* _Exercise directions_: Which lines of the entries below contain the string "combinational"? Copy each one.

* _Stored items_:

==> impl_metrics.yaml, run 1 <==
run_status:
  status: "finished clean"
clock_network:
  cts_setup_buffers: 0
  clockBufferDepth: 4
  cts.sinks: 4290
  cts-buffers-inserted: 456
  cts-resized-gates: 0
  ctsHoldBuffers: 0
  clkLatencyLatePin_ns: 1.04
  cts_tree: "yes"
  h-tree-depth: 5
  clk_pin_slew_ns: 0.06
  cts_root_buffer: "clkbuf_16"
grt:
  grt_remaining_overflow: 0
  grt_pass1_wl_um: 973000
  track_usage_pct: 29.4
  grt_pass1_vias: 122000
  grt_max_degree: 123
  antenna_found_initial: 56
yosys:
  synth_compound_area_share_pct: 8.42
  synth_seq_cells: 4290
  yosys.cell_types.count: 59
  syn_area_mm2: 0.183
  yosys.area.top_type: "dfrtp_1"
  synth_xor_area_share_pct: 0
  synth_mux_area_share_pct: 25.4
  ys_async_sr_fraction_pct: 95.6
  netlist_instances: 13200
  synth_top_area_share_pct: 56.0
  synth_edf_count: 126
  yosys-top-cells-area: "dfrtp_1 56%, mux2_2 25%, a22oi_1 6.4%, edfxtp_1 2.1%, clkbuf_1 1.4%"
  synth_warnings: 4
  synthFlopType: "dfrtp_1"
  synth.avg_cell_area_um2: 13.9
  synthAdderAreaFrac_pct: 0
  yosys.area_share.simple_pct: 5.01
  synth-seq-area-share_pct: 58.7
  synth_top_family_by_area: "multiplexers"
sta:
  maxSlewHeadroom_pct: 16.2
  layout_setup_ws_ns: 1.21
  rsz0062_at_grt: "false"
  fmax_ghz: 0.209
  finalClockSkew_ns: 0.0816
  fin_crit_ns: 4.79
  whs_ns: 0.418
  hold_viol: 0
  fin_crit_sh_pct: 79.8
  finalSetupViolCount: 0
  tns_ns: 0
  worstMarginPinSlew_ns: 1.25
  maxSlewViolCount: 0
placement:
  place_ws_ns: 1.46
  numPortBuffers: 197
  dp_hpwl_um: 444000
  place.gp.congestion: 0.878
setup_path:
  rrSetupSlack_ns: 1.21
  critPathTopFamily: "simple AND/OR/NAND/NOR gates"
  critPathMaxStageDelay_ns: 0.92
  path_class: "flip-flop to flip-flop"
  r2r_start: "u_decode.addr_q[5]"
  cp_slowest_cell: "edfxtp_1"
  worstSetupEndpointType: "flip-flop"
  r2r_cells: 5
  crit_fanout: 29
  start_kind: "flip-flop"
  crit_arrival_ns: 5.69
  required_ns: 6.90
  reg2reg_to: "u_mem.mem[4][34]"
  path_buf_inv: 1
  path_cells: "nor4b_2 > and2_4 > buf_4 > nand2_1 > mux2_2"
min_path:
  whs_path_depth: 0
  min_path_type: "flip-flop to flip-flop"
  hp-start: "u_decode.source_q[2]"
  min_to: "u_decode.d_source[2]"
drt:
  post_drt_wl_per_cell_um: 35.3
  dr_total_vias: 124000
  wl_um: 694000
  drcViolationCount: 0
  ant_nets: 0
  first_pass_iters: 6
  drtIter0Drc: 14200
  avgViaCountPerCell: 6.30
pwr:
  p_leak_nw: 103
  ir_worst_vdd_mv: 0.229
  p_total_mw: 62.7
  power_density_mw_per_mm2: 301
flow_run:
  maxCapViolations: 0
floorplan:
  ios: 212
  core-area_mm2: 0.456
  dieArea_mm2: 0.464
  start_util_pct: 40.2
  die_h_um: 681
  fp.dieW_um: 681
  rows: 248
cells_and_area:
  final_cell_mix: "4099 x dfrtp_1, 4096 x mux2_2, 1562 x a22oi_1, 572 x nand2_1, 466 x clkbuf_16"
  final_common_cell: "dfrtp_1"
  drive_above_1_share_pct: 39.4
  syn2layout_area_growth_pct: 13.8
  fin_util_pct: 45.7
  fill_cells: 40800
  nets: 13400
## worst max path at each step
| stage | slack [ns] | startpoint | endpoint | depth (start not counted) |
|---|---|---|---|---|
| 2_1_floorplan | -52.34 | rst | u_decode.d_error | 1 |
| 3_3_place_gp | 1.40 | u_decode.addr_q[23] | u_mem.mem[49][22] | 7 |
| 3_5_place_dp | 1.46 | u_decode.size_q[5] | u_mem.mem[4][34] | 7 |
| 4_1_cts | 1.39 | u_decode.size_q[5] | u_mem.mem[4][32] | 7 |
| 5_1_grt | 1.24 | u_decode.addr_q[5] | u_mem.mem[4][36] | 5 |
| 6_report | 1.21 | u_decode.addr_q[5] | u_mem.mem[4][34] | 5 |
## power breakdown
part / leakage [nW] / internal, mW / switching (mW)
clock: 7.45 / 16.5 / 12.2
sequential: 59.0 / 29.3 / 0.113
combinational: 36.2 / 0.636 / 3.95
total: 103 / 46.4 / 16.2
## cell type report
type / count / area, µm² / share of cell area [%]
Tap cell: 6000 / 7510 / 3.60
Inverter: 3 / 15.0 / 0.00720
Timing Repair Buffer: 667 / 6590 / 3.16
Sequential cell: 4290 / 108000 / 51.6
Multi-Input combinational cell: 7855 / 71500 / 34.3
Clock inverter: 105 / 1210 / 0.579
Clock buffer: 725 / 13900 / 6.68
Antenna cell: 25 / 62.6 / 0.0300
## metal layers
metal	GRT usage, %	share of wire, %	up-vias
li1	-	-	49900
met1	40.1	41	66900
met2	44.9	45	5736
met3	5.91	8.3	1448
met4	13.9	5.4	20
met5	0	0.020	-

* _Solved problem_:
combinational: 36.2 / 0.636 / 3.95
Multi-Input combinational cell: 7855 / 71500 / 34.3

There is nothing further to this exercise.